This optional attribute is found in BIOGRAPHY > EDUCATION > SCHOOL. It records the significant differences between types of institutions. We are interested in the effect of institutional structures on women's lives and hope to capture, for example, how institutional differences between trade schools and boarding schools influenced women. Because of the complicated range of (especially British) educational institutions, this attribute has ten attribute values: boarding, grammar, private, state, dameSchool, daySchool, comprehensive, secondaryModern, tradeSchool, prep:
Boarding: a boarding school is a school at which the students sleep. Common in the fee-paying system, less common in the state or free system, though in some areas like the Highlands and Islands of Scotland boarding schools are (or maybe were) standard at secondary level because of the far-flung nature of terrain. Often weekly boarding (home for weekends) rather than for whole term.
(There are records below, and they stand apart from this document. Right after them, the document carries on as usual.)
## src/rtl/fwd_hazard_scoreboard.sv

```systemverilog
// EX operand forwarding plus ID-stage hazard detection (load-use, long-latency scoreboard, capacity).
// Optional macro FWD_LL_BYPASS_EN lets a same-cycle long-latency completion release dependent stalls.
module fwd_hazard_scoreboard #(
  parameter int unsigned AW      = 5,
  parameter int unsigned NUM_SRC = 2,
  parameter int unsigned NUM_FWD = 2,
  parameter int unsigned MAX_OUT = 4,
  parameter int unsigned CNT_W   = 32,
  localparam int unsigned FSEL_W = $clog2(NUM_FWD + 1),
  localparam int unsigned OUT_W  = $clog2(MAX_OUT + 1),
  localparam int unsigned NREG   = 2 ** AW
) (
  input  logic                      clk,
  input  logic                      rst,
  input  logic [NUM_SRC*AW-1:0]     ex_rs,
  input  logic [NUM_FWD*AW-1:0]     fwd_rd,
  input  logic [NUM_FWD-1:0]        fwd_we,
  output logic [NUM_SRC*FSEL_W-1:0] fwd_sel,
  input  logic                      id_valid,
  input  logic                      id_flush,
  input  logic [NUM_SRC*AW-1:0]     id_rs,
  input  logic [NUM_SRC-1:0]        id_rs_used,
  input  logic [AW-1:0]             id_rd,
  input  logic                      id_rd_we,
  input  logic                      id_is_ll,
  input  logic [AW-1:0]             idex_rd,
  input  logic                      idex_mem_read,
  input  logic                      ll_done_valid,
  input  logic [AW-1:0]             ll_done_rd,
  output logic                      id_stall,
  output logic [NREG-1:0]           busy_vec,
  output logic [OUT_W-1:0]          outstanding,
  output logic [CNT_W-1:0]          stall_cnt,
  output logic                      sb_err
);

  logic            found;
  logic [NREG-1:0] done_mask;
  logic [NREG-1:0] busy_eff;
  logic [NREG-1:0] busy_nxt;
  logic            done_ok;
  logic            slot_free;
  logic            hz_load_use;
  logic            hz_raw;
  logic            hz_waw;
  logic            hz_cap;
  logic            issue;
  logic            err_set;

  // Forwarding select: youngest matching stage wins, x0 never forwarded
  always_comb begin
    fwd_sel = '0;
    for (int unsigned i = 0; i < NUM_SRC; i++) begin
      found = 1'b0;
      for (int unsigned k = 0; k < NUM_FWD; k++) begin
        if (!found && fwd_we[k] && (fwd_rd[k*AW +: AW] != '0) &&
            (fwd_rd[k*AW +: AW] == ex_rs[i*AW +: AW])) begin
          fwd_sel[i*FSEL_W +: FSEL_W] = FSEL_W'(k + 1);
          found = 1'b1;
        end
      end
    end
  end

  assign done_ok = ll_done_valid && (ll_done_rd != '0) && busy_vec[ll_done_rd];

  always_comb begin
    done_mask = '0;
    for (int unsigned r = 0; r < NREG; r++) begin
      done_mask[r] = ll_done_valid && (ll_done_rd == AW'(r));
    end
  end

`ifdef FWD_LL_BYPASS_EN
  assign busy_eff  = busy_vec & ~done_mask;
  assign slot_free = (outstanding != OUT_W'(MAX_OUT)) || done_ok;
`else
  assign busy_eff  = busy_vec;
  assign slot_free = (outstanding != OUT_W'(MAX_OUT));
`endif

  // Hazard detection against the instruction sitting in ID
  always_comb begin
    hz_load_use = 1'b0;
    hz_raw      = 1'b0;
    for (int unsigned i = 0; i < NUM_SRC; i++) begin
      if (id_rs_used[i] && (id_rs[i*AW +: AW] == idex_rd)) begin
        hz_load_use = 1'b1;
      end
      if (id_rs_used[i] && (id_rs[i*AW +: AW] != '0) && busy_eff[id_rs[i*AW +: AW]]) begin
        hz_raw = 1'b1;
      end
    end
    hz_load_use = hz_load_use && idex_mem_read && (idex_rd != '0) && id_valid;
    hz_raw      = hz_raw && id_valid;
    hz_waw      = id_valid && id_rd_we && (id_rd != '0) && busy_eff[id_rd];
    hz_cap      = id_valid && id_is_ll && !slot_free;
  end

  assign id_stall = (hz_load_use || hz_raw || hz_waw || hz_cap) && !id_flush && !rst;
  assign issue    = id_valid && !id_flush && !id_stall && id_is_ll && id_rd_we && (id_rd != '0);
  assign err_set  = (ll_done_valid && !done_ok) || (issue && ll_done_valid && (ll_done_rd == id_rd));

  // Issue applied after completion so a same-rd collision leaves the bit set
  always_comb begin
    busy_nxt = busy_vec;
    if (done_ok) busy_nxt[ll_done_rd] = 1'b0;
    if (issue)   busy_nxt[id_rd]      = 1'b1;
  end

  always_ff @(posedge clk) begin
    if (rst) begin
      busy_vec    <= '0;
      outstanding <= '0;
      stall_cnt   <= '0;
      sb_err      <= 1'b0;
    end else begin
      busy_vec    <= busy_nxt;
      outstanding <= outstanding + OUT_W'(issue) - OUT_W'(done_ok);
      if (id_stall && (stall_cnt != '1)) stall_cnt <= stall_cnt + CNT_W'(1);
      if (err_set) sb_err <= 1'b1;
    end
  end

endmodule

```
Grammar: Grammar schools date back to the middle ages; grammar in title means education in Latin (occasionally Greek as well). They were for boys only, though some took a few girls almost without noticing. Grammar schools for girls began in the nineteenth century; academic education was thought of as a needing single-sex environment. Entrance from 1944 was by an exam called the "Eleven Plus" from age at which children sat it. Grammar schools creamed off the top 10% or so of the population. They gradually died out after Comprehensive Schools came in during the 1950s and 1960s. Currently making a come-back.
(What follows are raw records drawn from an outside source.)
$ cat config.mk
export PLATFORM = sky130hd
export DESIGN_NAME = reg_writeback_ctrl
export DESIGN_NICKNAME = d
export VERILOG_FILES = /design/src/rtl/reg_writeback_ctrl.sv
export SDC_FILE = /design/constraint.sdc
export NUM_CORES = 1
export LEC_CHECK = 0
export CAP_MARGIN = 10
export CELL_PAD_IN_SITES_DETAIL_PLACEMENT = 1
export CELL_PAD_IN_SITES_GLOBAL_PLACEMENT = 1
export CORE_MARGIN = 3
export CORE_UTILIZATION = 44
export CTS_CLUSTER_DIAMETER = 120
export DETAILED_ROUTE_END_ITERATION = 7
export PLACE_DENSITY = 0.8
export SYNTH_ARGS = -nofsm -noshare
export SYNTH_HDL_FRONTEND = slang
export SYNTH_SLANG_ARGS = --single-unit
$ cat constraint.sdc
create_clock -name CLK -period 3.6 [get_ports CLK]
set_clock_uncertainty 0.2 [all_clocks]
set_input_delay 0.54 -clock CLK [delete_from_list [all_inputs] [get_ports CLK]]
set_output_delay 0.54 -clock CLK [all_outputs]
set_load 0.01 [all_outputs]
$ cat src/rtl/reg_writeback_ctrl.sv
// Register-file write-port arbiter: merges single-cycle ALU results with queued LSU results,
// one registered write per cycle, with aging so LSU results cannot starve.
module reg_writeback_ctrl #(
  parameter int unsigned DATA_WIDTH   = 32,
  parameter int unsigned ADDR_WIDTH   = 5,
  parameter int unsigned DEPTH        = 4,
  parameter int unsigned STARVE_LIMIT = 3
) (
  input  logic                    CLK,
  input  logic                    RESET,
  input  logic                    ALU_VALID,
  output logic                    ALU_READY,
  input  logic [ADDR_WIDTH-1:0]   ALU_ADDRESS,
  input  logic [DATA_WIDTH-1:0]   ALU_DATA,
  input  logic                    LSU_VALID,
  output logic                    LSU_READY,
  input  logic [ADDR_WIDTH-1:0]   LSU_ADDRESS,
  input  logic [DATA_WIDTH-1:0]   LSU_DATA,
  output logic                    WRITE_ENABLE,
  output logic [ADDR_WIDTH-1:0]   WRITE_ADDRESS,
  output logic [DATA_WIDTH-1:0]   WRITE_DATA,
  output logic [$clog2(DEPTH):0]  FIFO_COUNT,
  output logic                    BUSY
);

  localparam int unsigned PtrW = $clog2(DEPTH);
  localparam int unsigned CntW = $clog2(DEPTH) + 1;
  localparam int unsigned StW  = $clog2(STARVE_LIMIT + 1);

  localparam logic [CntW-1:0] DepthC  = CntW'(DEPTH);
  localparam logic [StW-1:0]  StarveC = StW'(STARVE_LIMIT);

  logic [ADDR_WIDTH-1:0] fifo_addr_q [DEPTH];
  logic [DATA_WIDTH-1:0] fifo_data_q [DEPTH];

  logic [PtrW-1:0]       wr_ptr_q, wr_ptr_d;
  logic [PtrW-1:0]       rd_ptr_q, rd_ptr_d;
  logic [CntW-1:0]       count_q, count_d;
  logic [StW-1:0]        starve_q, starve_d;
  logic                  we_q, we_d;
  logic [ADDR_WIDTH-1:0] waddr_q, waddr_d;
  logic [DATA_WIDTH-1:0] wdata_q, wdata_d;

  logic force_pri;
  logic fifo_ne;
  logic alu_wr;
  logic lsu_push;
  logic pop;

  // Readies depend only on registered state, never on the VALIDs.
  assign force_pri = (starve_q == StarveC);
  assign ALU_READY = ~force_pri;
  assign LSU_READY = (count_q < DepthC);
  assign fifo_ne   = (count_q != '0);

  // Writes to x0 complete the handshake but are discarded.
  assign alu_wr   = ALU_VALID & ~force_pri & (ALU_ADDRESS != '0);
  assign lsu_push = LSU_VALID & LSU_READY & (LSU_ADDRESS != '0);
  assign pop      = fifo_ne & (force_pri | ~alu_wr);

  always_comb begin
    we_d    = 1'b0;
    waddr_d = waddr_q;
    wdata_d = wdata_q;
    if (pop) begin
      we_d    = 1'b1;
      waddr_d = fifo_addr_q[rd_ptr_q];
      wdata_d = fifo_data_q[rd_ptr_q];
    end else if (alu_wr) begin
      we_d    = 1'b1;
      waddr_d = ALU_ADDRESS;
      wdata_d = ALU_DATA;
    end
  end

  always_comb begin
    wr_ptr_d = lsu_push ? wr_ptr_q + PtrW'(1) : wr_ptr_q;
    rd_ptr_d = pop ? rd_ptr_q + PtrW'(1) : rd_ptr_q;
    count_d  = count_q;
    unique case ({lsu_push, pop})
      2'b10:   count_d = count_q + CntW'(1);
      2'b01:   count_d = count_q - CntW'(1);
      default: count_d = count_q;
    endcase
  end

  always_comb begin
    starve_d = starve_q;
    if (!fifo_ne || pop) begin
      starve_d = '0;
    end else if (starve_q != StarveC) begin
      starve_d = starve_q + StW'(1);
    end
  end

  always_ff @(posedge CLK) begin
    if (RESET) begin
      wr_ptr_q <= '0;
      rd_ptr_q <= '0;
      count_q  <= '0;
      starve_q <= '0;
      we_q     <= 1'b0;
      waddr_q  <= '0;
      wdata_q  <= '0;
    end else begin
      wr_ptr_q <= wr_ptr_d;
      rd_ptr_q <= rd_ptr_d;
      count_q  <= count_d;
      starve_q <= starve_d;
      we_q     <= we_d;
      waddr_q  <= waddr_d;
      wdata_q  <= wdata_d;
    end
  end

  // Storage needs no reset; occupancy is tracked by count and pointers.
  always_ff @(posedge CLK) begin
    if (!RESET && lsu_push) begin
      fifo_addr_q[wr_ptr_q] <= LSU_ADDRESS;
      fifo_data_q[wr_ptr_q] <= LSU_DATA;
    end
  end

  assign WRITE_ENABLE  = we_q;
  assign WRITE_ADDRESS = waddr_q;
  assign WRITE_DATA    = wdata_q;
  assign FIFO_COUNT    = count_q;
  assign BUSY          = fifo_ne | we_q;

endmodule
Private: The broad category private (or fee-paying) includes the subcategory of “public schools” which are a particular group of high-status, now private schools with a particular history.
State: Schools provided for out of the taxes for free education are called state schools.
DameSchool: A totally informal school run by a woman on her own initiative, usually at a primary level: teaching elementary alphabet, etc.
Day school: a day school applies in contexts where boarding schools are common. Attending a day school is different from being a day pupil at a boarding school.
Comprehensive: Brave new idea of putting whole ability range in same (therefore typically larger) school. In many communities the grammar school and the “secondary modern” were each converted into a comprehensive and the teachers had to spend a decade convincing the local residents that both were equally good.
Prep: a private school (historically single-sex male, and boarding) not secondary as in US terminology but primary (typically to the age of 13).
SecondaryModern: These replaced trade or vocational schools when another Education Act went through, as the schools for those who failed the 11+ exam. A well-meant system but children felt rejected. Harrowing tales of those who actually made it to university in the end despite having failed the 11+ and attended a Secondary Modern.
TradeSchool: A secondary or post secondary institution where students learn a trade.